- Theatrical release poster
- Spanish: Lo mejor de mí
- Directed by: Roser Aguilar
- Screenplay by: Roser Aguilar; Oriol Capel;
- Starring: Marian Álvarez; Juan Sanz; Lluís Homar; Alberto Jiménez; Marieta Orozco; Carmen Machi; Pablo Derqui;
- Cinematography: Isaac Vila
- Edited by: Bernat Vilaplana
- Music by: Jens Neumaier
- Production company: Escándalo Films
- Release dates: 10 August 2007 (Locarno); 7 March 2008 (Spain);
- Country: Spain
- Language: Spanish

= The Best of Me (2007 film) =

The Best of Me (Lo mejor de mí) is a 2007 Spanish drama film directed by Roser Aguilar (in her directorial debut feature) which stars Marian Álvarez.

== Plot ==
Deeply in love with athlete Tomás, journalist Raquel decides to sacrifice herself, offering as a liver donor upon her boyfriend's sudden fainting and ensuing diagnosis of a potentially deadly liver ailment.

== Production ==
The film was produced by Escándalo Films, an initiative of the ESCAC film school. Shooting locations included the surroundings of Barcelona and the General Hospital of Sant Cugat del Vallès.

== Release ==
The film made it to the 60th Locarno Film Festival's main competition slate, vying for the Golden Leopard. It was released theatrically in Spain on 7 March 2008.

== Reception ==
Jay Weissberg of Variety deemed the film to be "a shoulder-shrugging liver transplant tale from freshman helmer Roser Aguilar that plays like a standard TV movie".

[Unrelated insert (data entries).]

**config.mk**
```make
export PLATFORM = sky130hd
export DESIGN_NAME = directed_graph_table_flat
export DESIGN_NICKNAME = d
export VERILOG_FILES = /design/src/rtl/dgt_pkg.sv /design/src/rtl/dgt_req_if.sv /design/src/rtl/dgt_rsp_if.sv /design/src/rtl/dgt_cell.sv /design/src/rtl/directed_graph_table.sv /design/src/flat_wrapper.sv
export SDC_FILE = /design/constraint.sdc
export NUM_CORES = 2
export LEC_CHECK = 0
export BUFFER_PORTS_ARGS = -buffer_cell sky130_fd_sc_hd__clkbuf_2
export CAP_MARGIN = 5
export CORE_MARGIN = 8
export CORE_UTILIZATION = 40
export CTS_BUF_LIST = sky130_fd_sc_hd__clkbuf_4 sky130_fd_sc_hd__clkbuf_8 sky130_fd_sc_hd__clkbuf_16
export DETAILED_ROUTE_END_ITERATION = 10
export PLACE_DENSITY_LB_ADDON = 0.2
export SLEW_MARGIN = 40
export SYNTH_ARGS = -nofsm -noshare
export SYNTH_HDL_FRONTEND = slang
export SYNTH_SLANG_ARGS = --single-unit
```
**constraint.sdc**
```tcl
create_clock -name clk_i -period 5 [get_ports clk_i]
set_input_delay 0 -clock clk_i [delete_from_list [all_inputs] [get_ports clk_i]]
set_output_delay 0 -clock clk_i [all_outputs]
set_load 0.02 [all_outputs]
```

Javier Ocaña of El País deemed the film to be a "a disappointing, but by no means negligible, debut film", considering that "it starts bad", although in its second half, particularly upon the transplant, it is narrated in a "much more subtle and compelling" way.

Mirito Torreiro of Fotogramas rated the film 4 out of 5 stars, highlighting "the patience with which the plot is built" as the film's best.